Generally, Gradient Boosting Method is then an algorithm that gradually increases its accuracy and minimizes prediction errors.

**STEPS**

1. Split the data into training and test sets.

2. Initialize the model with an initial prediction (log-odds for classification).

3. Fit trees on the residuals: Each tree learns to predict the error (difference) between the current predictions and the actual target labels.

4. Update predictions: After each tree is built, update the model's predictions by adding the tree's output, scaled by the learning rate to control how much it adjusts the predictions.

5. Repeat: This process is repeated for a set number of trees, with each tree improving the model's predictions.

6. Evaluate on the test set: After the model is trained on the training set, apply it to the test set to generate predictions.

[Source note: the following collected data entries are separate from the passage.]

[src/pla_consts.svh]
// Constants for the parameter lock and analog source select block.
`ifndef PLA_CONSTS_SVH
`define PLA_CONSTS_SVH

`define PLA_ADDR_W       4
`define PLA_DATA_W       16
`define PLA_PARAM_AW     8
`define PLA_SLOTS        6
`define PLA_CODE_W       5
`define PLA_ADC_W        10
`define PLA_FREQ_W       11

`define PLA_FN_LOCK      5'h0f
`define PLA_FN_ASEL      5'h10
`define PLA_FN_NONE      5'h1f
`define PLA_FSRC_ANALOG  2'h1

`define PLA_OFS_SLOT0    4'h0
`define PLA_OFS_SLOT5    4'h5
`define PLA_OFS_CTRL     4'h6
`define PLA_OFS_STATUS   4'h7
`define PLA_OFS_FREQ     4'h8

`define PLA_CTRL_SCOPE   0
`define PLA_CTRL_OPLOCK  1
`define PLA_CTRL_FSRC_LO 2
`define PLA_CTRL_FSRC_HI 3
`define PLA_CTRL_RST     4'h4
`define PLA_FREQ_RST     11'h000

`endif

[src/pla_pkg.sv]
// Types shared by the parameter lock and analog source select block.
package pla_pkg;
`include "pla_consts.svh"

  typedef struct packed {
    logic                      valid;
    logic                      remote;
    logic                      is_freq;
    logic [`PLA_PARAM_AW-1:0]  addr;
    logic [`PLA_DATA_W-1:0]    data;
  } pla_edit_req_s;

  typedef struct packed {
    logic                      commit;
    logic                      refused;
    logic                      remote;
    logic                      is_freq;
    logic [`PLA_PARAM_AW-1:0]  addr;
    logic [`PLA_DATA_W-1:0]    data;
  } pla_edit_rsp_s;

  typedef enum logic [1:0] {
    PLA_ST_IDLE = 2'b01,
    PLA_ST_RESP = 2'b10
  } pla_state_e;

endpackage

[src/pla_sync.sv]
// Two flip-flop synchroniser for a group of terminal levels.
module pla_sync
  import pla_pkg::*;
#(
  parameter int WIDTH = 1
) (
  input  wire logic             core_clk_in,
  input  wire logic             reset_in,
  input  wire logic [WIDTH-1:0] async_in,
  output logic      [WIDTH-1:0] sync_out
);

  logic [WIDTH-1:0] meta_ff;
  logic [WIDTH-1:0] sync_ff;
  logic [WIDTH-1:0] nxt_meta;
  logic [WIDTH-1:0] nxt_sync;

  always_comb begin
    nxt_meta = async_in;
    nxt_sync = meta_ff;
  end

  always_ff @(posedge core_clk_in) begin
    if (reset_in) begin
      meta_ff <= '0;
      sync_ff <= '0;
    end else begin
      meta_ff <= nxt_meta;
      sync_ff <= nxt_sync;
    end
  end

  assign sync_out = sync_ff;

endmodule // pla_sync

[src/pla_slot_match.sv]
// Finds whether a terminal function is assigned to a slot and is active.
module pla_slot_match
  import pla_pkg::*;
#(
  parameter logic [`PLA_CODE_W-1:0] FN_CODE = `PLA_FN_NONE
) (
  input  wire logic [`PLA_SLOTS-1:0][`PLA_CODE_W-1:0] slot_codes_in,
  input  wire logic [`PLA_SLOTS-1:0]                  levels_in,
  output logic                                        assigned_out,
  output logic                                        active_out
);

  always_comb begin
    assigned_out = 1'b0;
    active_out   = 1'b0;
    for (int i = 0; i < `PLA_SLOTS; i++) begin
      if (slot_codes_in[i] == FN_CODE) begin
        assigned_out = 1'b1;
        active_out   = active_out | levels_in[i];
      end
    end
  end

endmodule // pla_slot_match

[src/pla_top.sv]
// Parameter edit lock and analog frequency source selection.
//
// Overview of operation
// Lock input active refuses keypad and remote edits.
// Lock inactive: edits accepted and committed.
// Frequency stays editable under lock by default.
// Scope setting chooses frequency exempt or frozen.
// Operator setting applies lock without any terminal.
// Lock function assignable to any of six slots.
// Select active: reference from current input.
// Select inactive: reference from voltage input.
// Selection matters only with analog source setting.
// Select unassigned: reference is voltage plus current.
// Both inputs level sensitive, release restores behaviour.
//
// Strobed register access and the address map were left to the implementer.
module pla_top
  import pla_pkg::*;
(
  input  wire logic                     core_clk_in,
  input  wire logic                     reset_in,
  input  wire logic [`PLA_ADDR_W-1:0]   reg_addr_in,
  input  wire logic [`PLA_DATA_W-1:0]   reg_wdata_in,
  input  wire logic                     reg_write_in,
  input  wire logic                     reg_read_in,
  output logic      [`PLA_DATA_W-1:0]   reg_rdata_out,
  input  wire logic [`PLA_SLOTS-1:0]    input_pins_in,
  input  wire logic [`PLA_ADC_W-1:0]    voltage_adc_in,
  input  wire logic [`PLA_ADC_W-1:0]    current_adc_in,
  input  wire pla_edit_req_s            edit_req_in,
  output logic                          edit_ready_out,
  output pla_edit_rsp_s                 edit_rsp_out,
  output logic      [`PLA_FREQ_W-1:0]   freq_ref_out,
  output logic                          param_edit_lock_out
);

  // Terminal levels and decoded functions.
  logic [`PLA_SLOTS-1:0]                  pins_sync;
  logic                                   lock_assigned;
  logic                                   lock_active;
  logic                                   asel_assigned;
  logic                                   asel_active;

  // Software visible settings.
  logic [`PLA_SLOTS-1:0][`PLA_CODE_W-1:0] slot_code_ff;
  logic [`PLA_SLOTS-1:0][`PLA_CODE_W-1:0] nxt_slot_code;
  logic                                   lock_scope_setting_ff;
  logic                                   nxt_lock_scope_setting;
  logic                                   oper_lock_ff;
  logic                                   nxt_oper_lock;
  logic [1:0]                             frequency_source_setting_ff;
  logic [1:0]                             nxt_frequency_source_setting;
  logic [`PLA_FREQ_W-1:0]                 freq_set_ff;
  logic [`PLA_FREQ_W-1:0]                 nxt_freq_set;
  logic [`PLA_DATA_W-1:0]                 rdata_ff;
  logic [`PLA_DATA_W-1:0]                 nxt_rdata;
  logic                                   wr_slot;
  logic                                   wr_ctrl;
  logic                                   wr_freq;
  logic [`PLA_DATA_W-1:0]                 ctrl_word;
  logic [`PLA_DATA_W-1:0]                 status_word;

  // Edit handling.
  pla_state_e                             state_ff;
  pla_state_e                             nxt_state;
  pla_edit_req_s                          req_ff;
  pla_edit_req_s                          nxt_req;
  pla_edit_rsp_s                          rsp_ff;
  pla_edit_rsp_s                          nxt_rsp;
  logic                                   ready_ff;
  logic                                   nxt_ready;
  logic                                   terminal_lock;
  logic                                   locked;
  logic                                   refuse;
  logic                                   freq_edit_wr;

  // Frequency reference.
  logic [`PLA_FREQ_W-1:0]                 freq_ref_ff;
  logic [`PLA_FREQ_W-1:0]                 nxt_freq_ref;
  logic [`PLA_FREQ_W-1:0]                 analog_sum;
  logic [`PLA_FREQ_W-1:0]                 analog_pick;
  logic                                   lock_out_ff;
  logic                                   nxt_lock_out;

  // Terminal pins come from switches outside the clock domain.
  pla_sync #(
    .WIDTH (`PLA_SLOTS)
  ) u_pin_sync (
    .core_clk_in (core_clk_in),
    .reset_in    (reset_in),
    .async_in    (input_pins_in),
    .sync_out    (pins_sync)
  );

  pla_slot_match #(
    .FN_CODE (`PLA_FN_LOCK)
  ) u_lock_match (
    .slot_codes_in (slot_code_ff),
    .levels_in     (pins_sync),
    .assigned_out  (lock_assigned),
    .active_out    (lock_active)
  );

  pla_slot_match #(
    .FN_CODE (`PLA_FN_ASEL)
  ) u_asel_match (
    .slot_codes_in (slot_code_ff),
    .levels_in     (pins_sync),
    .assigned_out  (asel_assigned),
    .active_out    (asel_active)
  );

  // The lock follows the terminal level each cycle, so no unlock command
  // exists; releasing the terminal or writing another code into its slot are the only ways back.
  always_comb begin
    terminal_lock = lock_assigned & lock_active;
    locked        = terminal_lock | oper_lock_ff;
  end

  // A request is judged against the lock level at the moment it is
  // answered, not when it was taken.
  always_comb begin
    if (req_ff.is_freq) begin
      refuse = locked & lock_scope_setting_ff;
    end else begin
      refuse = locked;
    end
  end

  always_comb begin
    nxt_state    = state_ff;
    nxt_req      = req_ff;
    nxt_rsp      = '0;
    nxt_ready    = ready_ff;
    freq_edit_wr = 1'b0;
    case (state_ff)
      PLA_ST_IDLE: begin
        nxt_ready = 1'b1;
        if (edit_req_in.valid) begin
          nxt_req   = edit_req_in;
          nxt_state = PLA_ST_RESP;
          nxt_ready = 1'b0;
        end
      end
      PLA_ST_RESP: begin
        nxt_rsp.remote  = req_ff.remote;
        nxt_rsp.is_freq = req_ff.is_freq;
        nxt_rsp.addr    = req_ff.addr;
        nxt_rsp.data    = req_ff.data;
        nxt_rsp.refused = refuse;
        nxt_rsp.commit  = ~refuse;
        freq_edit_wr    = ~refuse & req_ff.is_freq;
        nxt_state       = PLA_ST_IDLE;
        nxt_ready       = 1'b1;
      end
      default: begin
        nxt_state = PLA_ST_IDLE;
        nxt_ready = 1'b0;
      end
    endcase
  end

  always_ff @(posedge core_clk_in) begin
    if (reset_in) begin
      state_ff <= PLA_ST_IDLE;
      req_ff   <= '0;
      rsp_ff   <= '0;
      ready_ff <= 1'b0;
    end else begin
      state_ff <= nxt_state;
      req_ff   <= nxt_req;
      rsp_ff   <= nxt_rsp;
      ready_ff <= nxt_ready;
    end
  end

  // Write decode. Bus writes are never locked: the lock guards only the
  // keypad and remote edit path.
  always_comb begin
    wr_slot = 1'b0;
    wr_ctrl = 1'b0;
    wr_freq = 1'b0;
    if (reg_write_in) begin
      case (reg_addr_in)
        `PLA_OFS_CTRL: begin
          wr_ctrl = 1'b1;
        end
        `PLA_OFS_FREQ: begin
          wr_freq = 1'b1;
        end
        default: begin
          wr_slot = (reg_addr_in <= `PLA_OFS_SLOT5);
        end
      endcase
    end
  end

  always_comb begin
    nxt_slot_code = slot_code_ff;
    if (wr_slot) begin
      nxt_slot_code[reg_addr_in] = reg_wdata_in[`PLA_CODE_W-1:0];
    end
  end

  always_ff @(posedge core_clk_in) begin
    if (reset_in) begin
      for (int i = 0; i < `PLA_SLOTS; i++) begin
        slot_code_ff[i] <= `PLA_FN_NONE;
      end
    end else begin
      slot_code_ff <= nxt_slot_code;
    end
  end

  always_comb begin
    nxt_lock_scope_setting       = lock_scope_setting_ff;
    nxt_oper_lock                = oper_lock_ff;
    nxt_frequency_source_setting = frequency_source_setting_ff;
    if (wr_ctrl) begin
      nxt_lock_scope_setting = reg_wdata_in[`PLA_CTRL_SCOPE];
      nxt_oper_lock          = reg_wdata_in[`PLA_CTRL_OPLOCK];
      nxt_frequency_source_setting =
        reg_wdata_in[`PLA_CTRL_FSRC_HI:`PLA_CTRL_FSRC_LO];
    end
  end

  always_ff @(posedge core_clk_in) begin
    if (reset_in) begin
      lock_scope_setting_ff       <= 1'(`PLA_CTRL_RST >> `PLA_CTRL_SCOPE);
      oper_lock_ff                <= 1'(`PLA_CTRL_RST >> `PLA_CTRL_OPLOCK);
      frequency_source_setting_ff <= 2'(`PLA_CTRL_RST >> `PLA_CTRL_FSRC_LO);
    end else begin
      lock_scope_setting_ff       <= nxt_lock_scope_setting;
      oper_lock_ff                <= nxt_oper_lock;
      frequency_source_setting_ff <= nxt_frequency_source_setting;
    end
  end

  // A bus write to the frequency word wins over an edit committed in the
  // same cycle; software is the more recent intent.
  always_comb begin
    nxt_freq_set = freq_set_ff;
    if (freq_edit_wr) begin
      nxt_freq_set = req_ff.data[`PLA_FREQ_W-1:0];
    end
    if (wr_freq) begin
      nxt_freq_set = reg_wdata_in[`PLA_FREQ_W-1:0];
    end
  end

  always_ff @(posedge core_clk_in) begin
    if (reset_in) begin
      freq_set_ff <= `PLA_FREQ_RST;
    end else begin
      freq_set_ff <= nxt_freq_set;
    end
  end

  // Read data is zero outside its one cycle, so a shared bus can OR the
  // answers of several slaves without a multiplexer.
  always_comb begin
    ctrl_word   = '0;
    status_word = '0;
    ctrl_word[`PLA_CTRL_SCOPE]  = lock_scope_setting_ff;
    ctrl_word[`PLA_CTRL_OPLOCK] = oper_lock_ff;
    ctrl_word[`PLA_CTRL_FSRC_HI:`PLA_CTRL_FSRC_LO] =
      frequency_source_setting_ff;
    status_word[3:0] = {lock_assigned, asel_assigned, asel_active, locked};
    nxt_rdata = '0;
    if (reg_read_in) begin
      case (reg_addr_in)
        `PLA_OFS_CTRL: begin
          nxt_rdata = ctrl_word;
        end
        `PLA_OFS_STATUS: begin
          nxt_rdata = status_word;
        end
        `PLA_OFS_FREQ: begin
          nxt_rdata[`PLA_FREQ_W-1:0] = freq_set_ff;
        end
        default: begin
          if (reg_addr_in <= `PLA_OFS_SLOT5) begin
            nxt_rdata[`PLA_CODE_W-1:0] = slot_code_ff[reg_addr_in];
          end
        end
      endcase
    end
  end

  always_ff @(posedge core_clk_in) begin
    if (reset_in) begin
      rdata_ff <= '0;
    end else begin
      rdata_ff <= nxt_rdata;
    end
  end

  // The sum cannot overflow: one extra bit holds two full-scale inputs.
  always_comb begin
    analog_sum = {1'b0, voltage_adc_in} + {1'b0, current_adc_in};
    if (!asel_assigned) begin
      analog_pick = analog_sum;
    end else if (asel_active) begin
      analog_pick = {1'b0, current_adc_in};
    end else begin
      analog_pick = {1'b0, voltage_adc_in};
    end
    if (frequency_source_setting_ff == `PLA_FSRC_ANALOG) begin
      nxt_freq_ref = analog_pick;
    end else begin
      nxt_freq_ref = freq_set_ff;
    end
  end

  always_ff @(posedge core_clk_in) begin
    if (reset_in) begin
      freq_ref_ff <= '0;
    end else begin
      freq_ref_ff <= nxt_freq_ref;
    end
  end

  // Registered beside the edit answer, so the pin shows the very level
  // that each answer was judged by.
  always_comb begin
    nxt_lock_out = locked;
  end

  always_ff @(posedge core_clk_in) begin
    if (reset_in) begin
      lock_out_ff <= 1'b0;
    end else begin
      lock_out_ff <= nxt_lock_out;
    end
  end

  assign reg_rdata_out       = rdata_ff;
  assign edit_ready_out      = ready_ff;
  assign edit_rsp_out        = rsp_ff;
  assign freq_ref_out        = freq_ref_ff;
  assign param_edit_lock_out = lock_out_ff;

endmodule // pla_top

[config.mk]
export PLATFORM = sky130hd
export DESIGN_NAME = pla_top
export DESIGN_NICKNAME = d
export VERILOG_FILES = /design/src/pla_pkg.sv /design/src/pla_sync.sv /design/src/pla_slot_match.sv /design/src/pla_top.sv
export VERILOG_INCLUDE_DIRS = /design/src
export SDC_FILE = /design/constraint.sdc
export NUM_CORES = 1
export LEC_CHECK = 0
export ABC_CLOCK_PERIOD_IN_PS = 1600
export BUFFER_PORTS_ARGS = -buffer_cell sky130_fd_sc_hd__buf_4
export CAP_MARGIN = 10
export CORE_MARGIN = 2
export CORE_UTILIZATION = 49
export DETAILED_ROUTE_END_ITERATION = 10
export HOLD_SLACK_MARGIN = 0.03
export PLACE_DENSITY = 0.76
export SLEW_MARGIN = 10
export SYNTH_ARGS = -nofsm -noshare
export SYNTH_HDL_FRONTEND = slang
export SYNTH_SLANG_ARGS = --single-unit
export TNS_END_PERCENT = 5
[constraint.sdc]
create_clock -name core_clk_in -period 1.6 [get_ports core_clk_in]
set_input_delay 0.08 -clock core_clk_in [delete_from_list [all_inputs] [get_ports core_clk_in]]
set_output_delay 0.08 -clock core_clk_in [all_outputs]
set_load 0.02 [all_outputs]
==> results by group <==
Synth
  • Syn_area_per_cell: 8.657 um2
  • Commonest register cell after synthesis: dfxtp_1
  • Compound-Gate Fraction of Synth Area: 17.45%
  • Post-Synth XOR/XNOR Area: 1.005%
  • Post-synthesis cell area: 6103 um2
  • Mapped Cells: 705
  • Syn. warnings: 0
  • Mux share of post-synthesis cell area: 4.633%
  • Post-synthesis register bit count: 137
  • Top post-synthesis cells by area: dfxtp_1 45%, nand2_1 7.4%, a21oi_1 4.2%, and2_1 3.6%, a211o_1 3.2%
  • Distinct cells, synth: 53
  • Leading area contributor after synthesis: dfxtp_1
  • Top-area cell type share of the netlist area: 44.94%
  • Largest family of logic cells by synthesized area: simple AND/OR/NAND/NOR gates
  • Seq/Total Area, Yosys: 44.94%
  • Post-synthesis adder-cell area fraction: 2.788%
  • Post-synth EDFFs: 0
  • Simple-gate area share of the yosys netlist: 24.68%
  • Ys async rst share: 0%

Final layout
  • # fillers: 908
  • Layout cell share with drive strength beyond 1: 26.91%
  • Ant diodes: 0
  • Register area: 2754 um2
  • P&R area growth vs syn: 42.93%
  • Final design utilization: 72.32%
  • Nets: 1020
  • Multi-input logic area: 3166 um2

Pwr
  • Switching power: 2039 uW
  • Net Sw Frac: 24.51%
  • Peak supply drop: 0.0007440 V
  • Clk pwr share: 43.0%
  • Comb power frac: 13.2%
  • LEAKAGE: 0.003711 uW
  • PwrDens: 953.4 nW/um2
  • Internal Power: 6278 uW
  • Sequential share of power: 43.7%

Status
  • Failing checks: negative setup slack
  • Outcome: finished, violations left

Clock tree
  • CTS sink cnt: 137
  • Clk_lat worst skew: 0.42 ns
  • Clock Tree Root: clkbuf_16
  • CTS max path bufs: 2
  • Total CTS buffers: 17
  • CTS clock-pin slew for the worst setup and hold paths: 0.05 ns
  • CTS H-tree lvls: 4
  • CTS tree: done

Flow run
  • Max-cap violation count: 0

Setup path
  • R2r setup slk: -0.22 ns
  • Crit path cell chain: nand4_1, nor2_1, a221o_1, or4b_4, nand3_1, a31oi_1
  • Kind of start point of the critical path: flip-flop
  • Required @ worst endpoint: 1.89 ns
  • Top delay family on crit path: simple AND/OR/NAND/NOR gates
  • Crit-path max cell delay: 0.61 ns
  • Slowest-stage cell, CP: or4b_4
  • Reg2Reg Depth: 6
  • Max FO, Critical Path: 12
  • Worst Path Arrival: 2.11 ns
  • Worst reg2reg path startpoint: slot_code_ff[20]$_SDFFE_PP1P_
  • R2r endpoint: freq_set_ff[6]$_SDFFE_PP0P_
  • Critical path buffers and inverters: 0
  • Class of the most critical setup path: flip-flop to flip-flop
  • Crit end category: flip-flop

Floorplan
  • Die Height: 115.6 um
  • DIE WIDTH: 115.6 um
  • Core Rows: 40
  • Core ar.: 12060 um2
  • Die Area: 13360 um2
  • IO Pins: 134
  • Starting Density: 50.60%

Global route
  • Routing usage on met2: 48.89%
  • GR Util met1: 32.01%
  • Global-route wire length before repair: 28.28 mm
  • Top Usage Layer GRT: met2
  • Initial antenna violation count: 0
  • Largest net degree at the start of global routing: 37
  • Grt ovf: 0
  • Total track usage: 27.35%
  • Met3 Usage GRT: 5.178%
  • Number of global-route vias before repair: 5929

Detailed routing
  • Total number of vias: 6089
  • Detailed Route Iter0 Violations: 481
  • WL per Instance: 16.49 um
  • Vias per cell: 5.495
  • DRT Wirelength: 18.27 mm
  • TritonRoute pass-1 iters: 7
  • Residual DRC: 0
  • Detail Route Antenna Nets: 0

Placed design
  • GP Congestion: 0.9041
  • Final HPWL DP: 12.50 mm
  • Port Buffers: 123
  • Pre-CTS setup slack: -0.2685 ns

STA
  • Fin. max-slew vios: 0
  • Minimum clock period: 1.823 ns
  • Slew headroom: 45.64%
  • RSZ-0062 raised after global routing: yes
  • FMAX: 548.5 MHz
  • Final hold vios: 0
  • Setup_tns: -4.424 ns
  • Worst-margin pin slew: 0.8123 ns
  • Setup ws final: -0.2231 ns
  • Tcrit/Tclk final: 113.9%
  • Worst Clk Skew: 0.006981 ns
  • Endpoints failing setup: 26

Worst hold path
  • Worst Hold Class: primary input to flip-flop
  • Hold endpoint: freq_ref_out[5]$_SDFF_PP0_
  • Hold path startpoint: current_adc_in[5]
  • Hold Path Stages: 4
-- stage by stage --
| step | instances | instance area [um2] | power, uW | hold WS [ns] |
|---|---|---|---|---|
| global route | 1108 | 8723 | 8604 | 0.04894 |
| global placement | 1026 | 7611 | 4646 | 0.2917 |
| finish | 1108 | 8723 | 8317 | 0.06385 |
| floorplan | 709 | 6142 | 4261 | 0.1804 |
| detailed placement | 1026 | 7611 | 4677 | 0.2998 |
| CTS | 1107 | 8701 | 8336 | 0.03487 |
-- power groups by stage --
| stage | logic, uW | clock network [uW] | registers (uW) |
|---|---|---|---|
| after floorplan | 521 | 0 | 3740 |
| after global placement | 946 | 0 | 3700 |
| after detailed placement | 972 | 0 | 3700 |
| after CTS | 1080 | 3620 | 3630 |
| after global routing | 1200 | 3760 | 3650 |
| final | 1100 | 3580 | 3640 |
-- cells in the final DEF, fill, tap and decap left out, types with 6 or more instances in the layout --
cell type	n
a211o_1	22
a21oi_1	50
a221o_1	12
a22oi_1	6
a31oi_1	13
and2_1	34
buf_4	193
clkbuf_16	17
dfxtp_1	128
dfxtp_2	9
dlygate4sd3_1	50
ha_1	12
inv_1	15
mux2i_1	17
nand2_1	119
nand3_1	29
nand4_1	10
nor2_1	38
nor2b_1	30
nor3_1	6
o211ai_1	6
o21ai_0	29
-- worst reg2reg max path, delay by kind of cell, from the launching register on --
kind / cells / cell delay [ns]
compound gates: 2 / 0.43
flops: 1 / 0.33
simple gates: 4 / 0.94
-- metal layers --
metal	vias up	routed length, um	part of all wire, %
met5	-	0	0
met4	0	418	2.3
met3	42	1028	5.6
met2	232	9351	51
met1	2886	7470	41
li1	2929	-	-
-- cells by family (layout without fill, tap and decap cells) --
| logic type | after synthesis | count (layout) |
|---|---|---|
| xor+xnor | 7 | 7 |
| other cells | 1 | 5 |
| fa+ha+maj | 13 | 13 |
| compound gates | 162 | 162 |
| buf+inv | 59 | 290 |
| simple gates | 304 | 304 |
| flops | 137 | 137 |
| mux | 22 | 22 |
-- synth_stat cells, types with 13 or more instances --
library cell  number
a211o_1           22
a21oi_1           51
a31oi_1           13
and2_1            35
clkbuf_1          27
dfxtp_1          137
inv_1             15
mux2i_1           17
nand2_1          121
nand3_1           30
nor2_1            38
nor2b_1           30
o21ai_0           30
-- final cells by class --
class / instances / area share (%)
well taps: 168 / 2.410
inverters: 15 / 0.6454
flip-flops and latches: 137 / 31.57
multi-input cells: 513 / 36.29
clock inverters: 7 / 0.8319
clock buffers: 22 / 5.321
repair buffers: 246 / 22.93
-- flip-flops by register name, summed over array words and instances (netlist names) --
signal and cells:
req_ff 26, oper_lock_ff 1, u_pin_sync.sync_out 6, edit_ready_out 1
frequency_source_setting_ff 2, slot_code_ff 30, lock_scope_setting_ff 1, freq_ref_out 11
state_ff 2, freq_set_ff 11, edit_rsp_out 28, u_pin_sync.meta_ff 6
param_edit_lock_out 1, reg_rdata_out 11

6. Final prediction: This is obtained by applying the sigmoid function to the cumulative log-odds of all tree predictions.

**DIFFERENCE FROM RANDOM FORESTS**

In Random Forests, many decision trees are built independently. Each tree is trained on a random subset of the data. Once all the trees are built, the final prediction is made by averaging the results (for regression) or voting on the most common prediction (for classification).

In contrast, Gradient Boosting builds trees sequentially, or one after another. Each tree tries to fix the mistakes made by the previous tree. The idea is that each new tree focuses on improving the model by correcting the errors of the previous trees. This makes Gradient Boosting's computational speed slower because trees are built sequentially, with each tree depending on the residuals of the previous tree. However, it performs better in scenarios where high accuracy is needed.

Therefore, while gradient boosting builds each new model sequentially to reduce errors, random forests focus on training an ensemble of models independently or averages across a number of independent trees.